INPUT MATERIAL:

**src/rtl/stuff_pkg.sv**
```systemverilog
package stuff_pkg;
   typedef enum logic [1:0] {
      VERDICT_NONE = 2'd0,
      VERDICT_POS  = 2'd1,
      VERDICT_NEG  = 2'd2
   } verdict_e;

   localparam int unsigned NUM_REFS = 2;
   localparam int unsigned REF_POS  = 0;
   localparam int unsigned REF_NEG  = 1;
endpackage

```
**src/rtl/stuff_seq_tracker.sv**
```systemverilog
module stuff_seq_tracker #(
   parameter int unsigned CODE_LEN = 21,
   parameter int unsigned IDX_W    = 5,
   parameter int unsigned WORD_W   = 6
) (
   input  logic              clk,
   input  logic              rst_n,
   input  logic              frame_start,
   input  logic              code_strobe,
   input  logic              word_strobe,
   output logic [IDX_W-1:0]  bit_idx,
   output logic              bit_take,
   output logic [WORD_W-1:0] word_idx
);
   localparam logic [IDX_W-1:0]  LAST_BIT = IDX_W'(CODE_LEN);
   localparam logic [WORD_W-1:0] WORD_MAX = '1;

   assign bit_take = code_strobe && !frame_start && (bit_idx < LAST_BIT);

   always_ff @(posedge clk or negedge rst_n) begin
      if (!rst_n) begin
         bit_idx  <= '0;
         word_idx <= '0;
      end else if (frame_start) begin
         bit_idx  <= '0;
         word_idx <= '0;
      end else begin
         if (bit_take) bit_idx <= bit_idx + 1'b1;
         if (word_strobe && word_idx != WORD_MAX) word_idx <= word_idx + 1'b1;
      end
   end
endmodule

```
**src/rtl/stuff_err_tally.sv**
```systemverilog
module stuff_err_tally #(
   parameter int unsigned CODE_LEN = 21,
   parameter int unsigned IDX_W    = 5,
   parameter int unsigned CNT_W    = 4,
   parameter logic [CODE_LEN-1:0] REF_CODE = '0
) (
   input  logic             clk,
   input  logic             rst_n,
   input  logic             clear,
   input  logic             take,
   input  logic [IDX_W-1:0] bit_idx,
   input  logic             code_bit,
   output logic [CNT_W-1:0] count
);
   localparam int unsigned EXT_LEN = 1 << IDX_W;
   localparam logic [EXT_LEN-1:0] REF_EXT = EXT_LEN'(REF_CODE);
   localparam logic [CNT_W-1:0]   CNT_MAX = '1;

   logic mismatch;
   assign mismatch = REF_EXT[bit_idx] ^ code_bit;

   always_ff @(posedge clk or negedge rst_n) begin
      if (!rst_n)                                  count <= '0;
      else if (clear)                              count <= '0;
      else if (take && mismatch && count != CNT_MAX) count <= count + 1'b1;
   end
endmodule

```
**src/rtl/stuff_verdict.sv**
```systemverilog
module stuff_verdict
   import stuff_pkg::*;
#(
   parameter int unsigned CNT_W  = 4,
   parameter int unsigned WORD_W = 6,
   parameter int unsigned THRESH = 8,
   parameter int unsigned SLOT   = 28
) (
   input  logic [CNT_W-1:0]  pos_cnt,
   input  logic [CNT_W-1:0]  neg_cnt,
   input  logic [WORD_W-1:0] word_idx,
   output logic              pos_stuff,
   output logic              neg_stuff
);
   localparam logic [CNT_W-1:0]  THR = CNT_W'(THRESH);
   localparam logic [WORD_W-1:0] SLT = WORD_W'(SLOT);

   verdict_e verdict;
   logic pos_ok, neg_ok;

   always_comb begin
      pos_ok  = pos_cnt < THR;
      neg_ok  = neg_cnt < THR;
      verdict = VERDICT_NONE;
      if (word_idx == SLT) begin
         if (pos_ok && (!neg_ok || pos_cnt < neg_cnt))      verdict = VERDICT_POS;
         else if (neg_ok && (!pos_ok || neg_cnt < pos_cnt)) verdict = VERDICT_NEG;
      end
   end

   assign pos_stuff = (verdict == VERDICT_POS);
   assign neg_stuff = (verdict == VERDICT_NEG);
endmodule

```
**src/rtl/stuff_cmd_decoder.sv**
```systemverilog
module stuff_cmd_decoder
   import stuff_pkg::*;
#(
   parameter int unsigned CODE_LEN = 21,
   parameter logic [CODE_LEN-1:0] POS_CODE = 21'h0F3A5C,
   parameter logic [CODE_LEN-1:0] NEG_CODE = ~POS_CODE,
   parameter int unsigned CNT_W    = 4,
   parameter int unsigned THRESH   = 8,
   parameter int unsigned WORD_W   = 6,
   parameter int unsigned SLOT     = 28
) (
   input  logic clk,
   input  logic rst_n,
   input  logic frame_start,
   input  logic code_strobe,
   input  logic code_bit,
   input  logic word_strobe,
   output logic pos_stuff,
   output logic neg_stuff
);
   localparam int unsigned IDX_W = $clog2(CODE_LEN + 1);

   if (CODE_LEN < 1) begin : g_bad_len
      $error("CODE_LEN must be at least 1");
   end
   if (THRESH < 1 || THRESH > (1 << CNT_W) - 1) begin : g_bad_thr
      $error("THRESH must fit below the tally saturation value");
   end
   if (SLOT > (1 << WORD_W) - 2) begin : g_bad_slot
      $error("SLOT must be representable below the word index limit");
   end

   logic [IDX_W-1:0]  bit_idx;
   logic              bit_take;
   logic [WORD_W-1:0] word_idx;
   logic [CNT_W-1:0]  err_cnt [NUM_REFS];

   stuff_seq_tracker #(
      .CODE_LEN(CODE_LEN), .IDX_W(IDX_W), .WORD_W(WORD_W)
   ) u_seq (
      .clk(clk), .rst_n(rst_n), .frame_start(frame_start),
      .code_strobe(code_strobe), .word_strobe(word_strobe),
      .bit_idx(bit_idx), .bit_take(bit_take), .word_idx(word_idx)
   );

   for (genvar r = 0; r < NUM_REFS; r++) begin : g_tally
      localparam logic [CODE_LEN-1:0] REF = (r == REF_POS) ? POS_CODE : NEG_CODE;
      stuff_err_tally #(
         .CODE_LEN(CODE_LEN), .IDX_W(IDX_W), .CNT_W(CNT_W), .REF_CODE(REF)
      ) u_tally (
         .clk(clk), .rst_n(rst_n), .clear(frame_start), .take(bit_take),
         .bit_idx(bit_idx), .code_bit(code_bit), .count(err_cnt[r])
      );
   end

   stuff_verdict #(
      .CNT_W(CNT_W), .WORD_W(WORD_W), .THRESH(THRESH), .SLOT(SLOT)
   ) u_verdict (
      .pos_cnt(err_cnt[REF_POS]), .neg_cnt(err_cnt[REF_NEG]),
      .word_idx(word_idx), .pos_stuff(pos_stuff), .neg_stuff(neg_stuff)
   );
endmodule

```
**config.mk**
```make
export PLATFORM = sky130hd
export DESIGN_NAME = stuff_cmd_decoder
export DESIGN_NICKNAME = d
export VERILOG_FILES = /design/src/rtl/stuff_pkg.sv /design/src/rtl/stuff_seq_tracker.sv /design/src/rtl/stuff_err_tally.sv /design/src/rtl/stuff_verdict.sv /design/src/rtl/stuff_cmd_decoder.sv
export SDC_FILE = /design/constraint.sdc
export NUM_CORES = 1
export LEC_CHECK = 0
export BUFFER_PORTS_ARGS = -buffer_cell sky130_fd_sc_hd__buf_2
export CAP_MARGIN = 20
export CORE_ASPECT_RATIO = 1.1
export CORE_MARGIN = 2
export CORE_UTILIZATION = 63
export CTS_BUF_LIST = sky130_fd_sc_hd__clkbuf_16
export DETAILED_ROUTE_END_ITERATION = 10
export PLACE_DENSITY = 0.78
export SYNTH_ARGS = -nofsm -noshare
export SYNTH_HDL_FRONTEND = slang
export SYNTH_SLANG_ARGS = --single-unit
export TNS_END_PERCENT = 1
```
**constraint.sdc**
```tcl
create_clock -name clk -period 3.1 [get_ports clk]
set_clock_uncertainty 0.15 [all_clocks]
set_input_delay 0.62 -clock clk [delete_from_list [all_inputs] [get_ports clk]]
set_output_delay 0.62 -clock clk [all_outputs]
set_load 0.02 [all_outputs]
```
======== Word level (Yosys, flattened, before mapping) ========
Memory sizes are Yosys's and may differ from the RTL's.
Cells that the tools add are included.
Widths: inputs -> output; s select.
word-level totals
  input port bits ......................... 6
  logic and storage cells ................. 55
  bits in latches ......................... 0
  output and inout port bits .............. 2
  memory bits (writable) .................. 0
  register bits ........................... 19
  memories kept ........................... 2
  bits in read-only memories .............. 64
operators by class
  muxes and demuxes ....................... 13
  magnitude comparators ................... 6
  reduce and logical (&&, ||, !) cells .... 18
  bitwise operators ....................... 2
  multipliers ............................. 0
  equality and inequality tests ........... 6
  add/subtract/negate cells ............... 4
  shifts and indexed selects .............. 0
  div/mod/pow operators ................... 0
memories
  memory            words  width  rd ports  clocked after memory_dff  write ports  line                   source
  (name not given)  32     1      1         0                         0            stuff_err_tally.sv:20  assign mismatch = REF_EXT[bit_idx] ^ code_bit;
  (name not given)  32     1      1         0                         0            stuff_err_tally.sv:20
operators with widths
  kind                 count
  $mux 4               4
  $mux 6               2
  $mux 5               2
  $logic_and 1x1->1    9
  $add 4x1->4 const B  2
  $lt 4x4->1           2
  $lt 4x4->1 const B   2
  $ne 4x4->1 const B   2
  $reduce_bool 2->1    4
  $add 6x1->6 const B  1
  $eq 6x5->1 const B   1
  $lt 5x6->1 const B   1
  $mux 2               3
  $ne 6x6->1 const B   1
  $add 5x1->5 const B  1
  $lt 5x5->1 const B   1
  $logic_not 1->1      3
  $eq 2x1->1 const B   1
  $eq 2x2->1 const B   1
  $logic_or 1x1->1     2
  $mux 1               2
  $xor 1x1->1          2

======== Logic depth before layout (Yosys ltp) ========
Gate-level depths: netlist (run 1).
  depth after elaboration ................. 8
  depth in mapped cells ................... 7
  mapped depth without buffers ............ 7

======== Hierarchy ========
A second synthesis (run 1) with hierarchy kept.
second synthesis, totals
  cells, all modules ...................... 139
  area total of the unflattened synthesis .. 1,351.3 µm²
by module, submodules not included
  module                                 sequential area each (µm²)  instances  area each (µm²)  cells each
  stuff_seq_tracker                      275.3                       1          558.0            54
  stuff_err_tally at g_tally[1].u_tally  100.1                       1          326.6            33
  stuff_err_tally at g_tally[0].u_tally  100.1                       1          312.8            32
  stuff_verdict                          0.0                         1          153.9            20

======== Least setup slack after synthesis (run 1) ========
Ideal clock, no wire load.
  path kind ............................... reg2out
  from .................................... reg g_tally[1].u_tally.count[1]
  to ...................................... out pos_stuff
  required time ........................... 2.330 ns
  stages on the path, launching flop included .. 8
  buffers on the path ..................... 0
  arrival ................................. 1.783 ns
  path slack .............................. 0.547 ns
  cells stage by stage .................... dfrtp_1 inv_1 ha_1 nor2b_1 o21a_1 o21a_1 o21ai_0 nor3b_1
on the way
  word-level cells in the longest chain between the ends .. 7
  elaborated cells on any way between the ends .. 12
  those cells by class .................... 3 x order compare; 1 x eq/ne; 3 x mux; 5 x reduce/logical
ends and longest elaborated chain
  what                                                          line                                      source
  start: declaration                                            stuff_err_tally.sv:13                     output logic [CNT_W-1:0] count
  start signal: assignment                                      stuff_err_tally.sv:25                     else if (take && mismatch && count != CNT_MAX) count <= count + 1'b1;
  $lt 4x4->1, on equally long branches                          stuff_verdict.sv:27, stuff_verdict.sv:23
  $logic_or 1x1->1 / $logic_not 1->1 (equally long branches)    stuff_verdict.sv:27, stuff_verdict.sv:26
  $logic_and 1x1->1 / $logic_or 1x1->1 (equally long branches)  stuff_verdict.sv:27, stuff_verdict.sv:26
  $mux 2 / $logic_and 1x1->1 (equally long branches)            stuff_verdict.sv:27, stuff_verdict.sv:26
  $mux 2 (*)                                                    stuff_verdict.sv:26                       if (pos_ok && (!neg_ok || pos_cnt < neg_cnt)) verdict = VERDICT_POS;
  $mux 2 (*)                                                    stuff_verdict.sv:25                       if (word_idx == SLT) begin
  $eq 2x1->1 (*)                                                stuff_verdict.sv:31                       assign pos_stuff = (verdict == VERDICT_POS);
  end: declaration                                              stuff_cmd_decoder.sv:18                   output logic pos_stuff,
Every way passes the cells marked *; elsewhere a longest branch is shown, timed or not.

======== Worst setup path after layout (run 1) ========
Ends and elaborated chain as after synthesis.

==> metrics.yaml, run 1 <==
global_route:
  antenna_found_initial: 0
  grt_usage: 0.254
  grt-ovfl-total: 0
  grt_max_degree: 20
  grt_pass1_wl_mm: 4.44
  grt_pass1_vias: 1007
setup_path:
  reg2reg_depth: 6
  reg2reg_to: "g_tally[1].u_tally.count[3]$_DFFE_PN0P_"
  r2r_setup_slack_ns: 0.83
  startpoint_type: "flip-flop"
  end_kind: "output pin"
  crit_type: "reg -> out"
  cp.required_ns: 2.33
  cp.arrival_ns: 2.00
  reg2reg_from: "u_seq.bit_idx[0]$_DFFE_PN0P_"
  critPathMaxFanout: 4
sta:
  rsz0062_at_grt: "false"
  hold_violations: 0
  setup_slack_ns: 0.329
  max_slew_margin: 0.560
  setup_viol: 0
  tightest_slew_ns: 0.653
  min_period_ns: 2.77
  whs_ns: 0.156
  finalCritPeriodShare: 0.894
  fmax_mhz: 361
  slew_violations: 0
  setup_tns_ns: 0
clocking:
  cts.repair.resized: 0
  cts_buffers: 3
  worstSkewPairLatency_ns: 0.25
  clockRootBuffer: "clkbuf_16"
  cts_htree_levels: 1
  clk_pin_slew_ns: 0.05
  cts_hold_buf: 0
  post_cts_buffers: 0
  clock_sinks: 19
  cts.path.max_buffers: 2
  cts_tree: "built"
placed_design:
  place_ws_ns: 0.636
  hpwl_mm: 1.86
  placement.io_buffers: 7
  gp_congestion: 0.856
pwr:
  powerDensity_nw_per_um2: 456
  pwr-share-comb: 0.160
  power_switching_mw: 0.160
  power_mw: 0.637
  clkPwrFrac: 0.402
  peakVddDrop_v: 0.000322
  switching_share: 0.251
  intPower_mw: 0.477
  seqPwrFrac: 0.438
  p_leak_nw: 0.659
run_status:
  status: "finished clean"
synthesis:
  syn-num-nets: 154
  synthTopCellsByArea: "dfrtp_1 (38%), ha_1 (9.9%), inv_1 (4.4%), nand4_1 (4.4%), mux2i_1 (3.9%)"
  synth_edf_count: 0
  avgSynthCellArea_um2: 9.18
  synth_seq_cells: 19
  synth.yosys.seq_area_share: 0.375
  yosysWarnings: 0
  ys.flop_type: "dfrtp_1"
  synthCells: 138
  netlist_top_cells_count: "dfrtp_1 (19), inv_1 (15), nand2_1 (11)"
  synth_largest_area_cell: "dfrtp_1"
  yosysMostFrequentCell: "dfrtp_1"
  async_reset_ff_frac: 1.00
  synth_cell_type_count: 41
  syn_area_um2: 1270
  synth_top_area_frac: 0.375
final_layout:
  regArea_um2: 475
  multiInputGateArea_um2: 716
  n_fill_cell: 166
  areaGrowthSynthToFinish_pct: 10.2
  nNetsFinal: 163
  num_antenna_cells: 0
  layout-drive-gt1-share: 0.103
floorplanning:
  design.die.area_um2: 2390
  fp.dieH_um: 51.0
  die_w_um: 46.8
  coreArea_um2: 1960
  rows: 17
  initial_core_util: 0.648
  ios: 8
detailed_routing:
  drc: 0
  avgViaCountPerCell: 6.16
  drt-initial-drc-count: 33
  vias: 1072
  drt-total-wl_mm: 2.51
  dr.pass1.iters: 4
  wire_per_inst_um: 14.4
  postRouteAntennaNets: 0
worst_hold_path:
  hold_path.class: "in -> async"
run:
  maxCapViolations: 0
[power by group through the flow]
stage,logic [mW],registers (mW),clock network (mW)
after detailed placement,0.101,0.282,0
final,0.102,0.279,0.256
after CTS,0.103,0.278,0.264
after global routing,0.118,0.281,0.274
after global placement,0.0942,0.281,0
after floorplan,0.0757,0.277,0
[registers in the layout, summed over array words and instances (netlist names)]
| name | count |
|---|---|
| u_seq.bit_idx | 5 |
| g_tally.u_tally.count | 8 |
| u_seq.word_idx | 6 |
[cells in the final DEF (no fill, tap or decap), drive strengths merged, types with 2 or more instances in the layout]
master / instances
dfrtp: 19
and3: 2
or2: 2
clkbuf: 3
o41ai: 2
xnor2: 2
nand4b: 2
nand2: 11
a21oi: 2
ha: 10
or4: 2
nor2b: 3
or3: 2
nand3: 4
o21ai: 7
mux2i: 5
nor2: 10
a211oi: 4
nand4: 9
inv: 16
xor2: 4
nor3: 2
o21a: 2
buf: 7
o311ai: 2
[critical path: stages (launching register included)]
cell and delay [ns]:
dfrtp_1 0.38, inv_1 0.05, ha_1 0.31, nor2b_1 0.16
o21a_1 0.16, o21a_1 0.17, o21ai_0 0.13, nor3b_1 0.19
buf_2 0.20
[metrics by stage]
stage	cell area, um^2	utilization	instances
floorplan	1270	-	138
finish	1400	0.714	174
detailed placement	1320	0.673	170
CTS	1400	0.714	174
global route	1400	0.714	174
global placement	1320	0.673	170
[worst max path at each step]
stage,start,end,slack (ns),cells after the start
after floorplan,g_tally[1].u_tally.count[1]$_DFFE_PN0P_,pos_stuff,0.55,7
after global placement,g_tally[1].u_tally.count[1]$_DFFE_PN0P_,pos_stuff,0.72,8
after detailed placement,g_tally[1].u_tally.count[1]$_DFFE_PN0P_,pos_stuff,0.64,8
after CTS,g_tally[1].u_tally.count[1]$_DFFE_PN0P_,pos_stuff,0.34,8
after global routing,g_tally[1].u_tally.count[1]$_DFFE_PN0P_,pos_stuff,0.12,8
final,g_tally[1].u_tally.count[1]$_DFFE_PN0P_,pos_stuff,0.33,8
[cell families after synthesis]
kind of cell / synth area share
simple gates: 0.240
compound gates: 0.136
flops: 0.375
buf+inv: 0.0602
fa+ha+maj: 0.0987
xor+xnor: 0.0415
mux: 0.0484
[routing by layer]
layer,track usage,share of wire,vias up
met4,0.0880,0.0099,0
met5,0,0,-
met2,0.418,0.52,25
met1,0.330,0.43,523
met3,0.0389,0.033,4
li1,-,-,520
[cell type report]
class                      count  share of cell area
clock buffer                   3              0.0538
tap                           28              0.0251
timing repair buffer           7              0.0251
sequential                    19               0.341
clock inverter                 1             0.00269
multi-input combinational    101               0.513
inverter                      15              0.0403
Power figures use the tool's default switching activity.
==> run 2: changes to the inputs <==
--- a/config.mk
+++ b/config.mk
@@ -6,13 +6,13 @@
 export NUM_CORES = 1
 export LEC_CHECK = 0
 export BUFFER_PORTS_ARGS = -buffer_cell sky130_fd_sc_hd__buf_2
-export CAP_MARGIN = 20
+export CAP_MARGIN = 15
 export CORE_ASPECT_RATIO = 1.1
 export CORE_MARGIN = 2
-export CORE_UTILIZATION = 63
-export CTS_BUF_LIST = sky130_fd_sc_hd__clkbuf_16
+export CORE_UTILIZATION = 67
+export CTS_BUF_LIST = sky130_fd_sc_hd__clkbuf_2 sky130_fd_sc_hd__clkbuf_4 sky130_fd_sc_hd__clkbuf_8
 export DETAILED_ROUTE_END_ITERATION = 10
-export PLACE_DENSITY = 0.78
+export PLACE_DENSITY = 0.83
 export SYNTH_ARGS = -nofsm -noshare
 export SYNTH_HDL_FRONTEND = slang
 export SYNTH_SLANG_ARGS = --single-unit
==> run 2 against run 1 <==
Against the previous run: maximum frequency is 2.2% lower; critical path depth did not move; via count shrank 2.0%; sequential share of layout area rose by 1.6 points; clock power down 48%; clock-buffer cell count unchanged; design area shrank 4.6%; setup slack got worse by 0.062 ns; non-clock buffer count is the same; register-to-register slack hardly changed; critical path type unchanged; largest power group unchanged.
==> metrics.yaml, run 2 (same netlist as run 1, synthesis figures left out) <==
final_layout:
  layout-drive-gt1-share: 0.110  # +0.00685
  largest_register: "g_tally.u_tally.count"
  largestRegisters: "g_tally.u_tally.count x8, u_seq.word_idx x6, u_seq.bit_idx x5"
  largest_reg_flops: 8  # unchanged
  areaGrowthSynthToFinish_pct: 5.13
  layout_commonest_cell: "dfrtp_1"
  num_antenna_cells: 0  # unchanged
  nNetsFinal: 163  # unchanged
  layout_common_cells: "dfrtp_1 (19), inv_1 (15), nand2_1 (11), nor2_1 (10), ha_1 (10)"
run_status:
  status: "finished clean"
sta:
  finalCritPeriodShare: 0.914  # +0.0200
  slew_violations: 0  # unchanged
  fmax_mhz: 353  # -2.2%
  max_slew_margin: 0.535  # -0.0257
  setup_tns_ns: 0  # unchanged
  min_period_ns: 2.83  # +0.0620 ns
  tightest_slew_ns: 0.692  # +0.0382 ns
  setup_viol: 0  # unchanged
  hold_violations: 0  # unchanged
  rsz0062_at_grt: "false"
floorplanning:
  rows: 16  # -1
  ios: 8  # unchanged
  initial_core_util: 0.711  # +0.0637
  design.die.area_um2: 2260  # -5.5%
  fp.dieH_um: 49.6  # -2.8%
  die_w_um: 45.5  # -2.8%
  coreArea_um2: 1780  # -9.0%
clocking:
  cts_hold_buf: 0  # unchanged
  post_cts_buffers: 0  # unchanged
  cts_tree: "built"
  cts_buffers: 3  # unchanged
  cts.repair.resized: 0  # unchanged
  cts.path.max_buffers: 2  # unchanged
  clockRootBuffer: "clkbuf_4"
  clock_sinks: 19  # unchanged
  clk_pin_slew_ns: 0.12  # +0.07 ns
  cts_htree_levels: 1  # unchanged
  worstSkewPairLatency_ns: 0.31  # +0.06 ns
global_route:
  grt_usage: 0.239  # -0.0150
  grt_use_met1: 0.331  # +0.000601
  grt_pass1_vias: 948  # -5.9%
  antenna_found_initial: 0  # unchanged
  grt_busiest_layer: "met2"
  use_met2: 0.366  # -0.0516
  met3_usage: 0.0256  # -0.0132
  grt-ovfl-total: 0  # unchanged
  grt_max_degree: 20  # unchanged
  grt_pass1_wl_mm: 4.00  # -10%
detailed_routing:
  dr.pass1.iters: 4  # unchanged
  wire_per_inst_um: 13.9  # -3.6%
  avgViaCountPerCell: 6.41  # +4.0%
  postRouteAntennaNets: 0  # unchanged
  drc: 0  # unchanged
  vias: 1051  # -2.0%
  drt-total-wl_mm: 2.28  # -9.2%
  drt-initial-drc-count: 12  # -64%
pwr:
  powerDensity_nw_per_um2: 382  # -16%
  clkPwrFrac: 0.260  # -0.142
  seqPwrFrac: 0.546  # +0.108
  intPower_mw: 0.353  # -26%
  power_mw: 0.509  # -20%
  power_switching_mw: 0.156  # -2.5%
  peakVddDrop_v: 0.000413  # +28%
  pwr-share-comb: 0.194  # +0.034
  p_leak_nw: 0.634  # -3.7%
  switching_share: 0.307  # +0.0554
placed_design:
  gp_congestion: 0.847  # -1.1%
  hpwl_mm: 1.71  # -8.2%
  placement.io_buffers: 7  # unchanged
setup_path:
  startpoint_type: "flip-flop"
  end_kind: "output pin"
  cp.arrival_ns: 2.06  # +0.06 ns
  crit_type: "reg -> out"
  cp.required_ns: 2.33  # about the same
  critPathMaxFanout: 4  # unchanged
worst_hold_path:
  hold_path.class: "in -> async"
run:
  maxCapViolations: 0  # unchanged
==> run 2: cell count changes in the layout (fill, tap and decap cells not counted) <==
cell / delta
clkbuf_16: -3
clkbuf_4: +3
clkinv_2: +1
inv_1: -1
==> run 2: worst max-delay path: stages, from the launching register on <==
cell     delay, ns
dfrtp_1       0.42
inv_1         0.06
ha_1          0.31
nor2b_1       0.14
o21a_1        0.16
o21a_1        0.17
o21ai_0       0.13
nor3b_1       0.18
buf_2         0.19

YOUR INSTRUCTIONS:
After locating the line with "switching_share: 0.251" in the material above, return it and each line after it exactly, ending at the line with "n_fill_cell: 166".

ANSWER BOX:
  switching_share: 0.251
  intPower_mw: 0.477
  seqPwrFrac: 0.438
  p_leak_nw: 0.659
run_status:
  status: "finished clean"
synthesis:
  syn-num-nets: 154
  synthTopCellsByArea: "dfrtp_1 (38%), ha_1 (9.9%), inv_1 (4.4%), nand4_1 (4.4%), mux2i_1 (3.9%)"
  synth_edf_count: 0
  avgSynthCellArea_um2: 9.18
  synth_seq_cells: 19
  synth.yosys.seq_area_share: 0.375
  yosysWarnings: 0
  ys.flop_type: "dfrtp_1"
  synthCells: 138
  netlist_top_cells_count: "dfrtp_1 (19), inv_1 (15), nand2_1 (11)"
  synth_largest_area_cell: "dfrtp_1"
  yosysMostFrequentCell: "dfrtp_1"
  async_reset_ff_frac: 1.00
  synth_cell_type_count: 41
  syn_area_um2: 1270
  synth_top_area_frac: 0.375
final_layout:
  regArea_um2: 475
  multiInputGateArea_um2: 716
  n_fill_cell: 166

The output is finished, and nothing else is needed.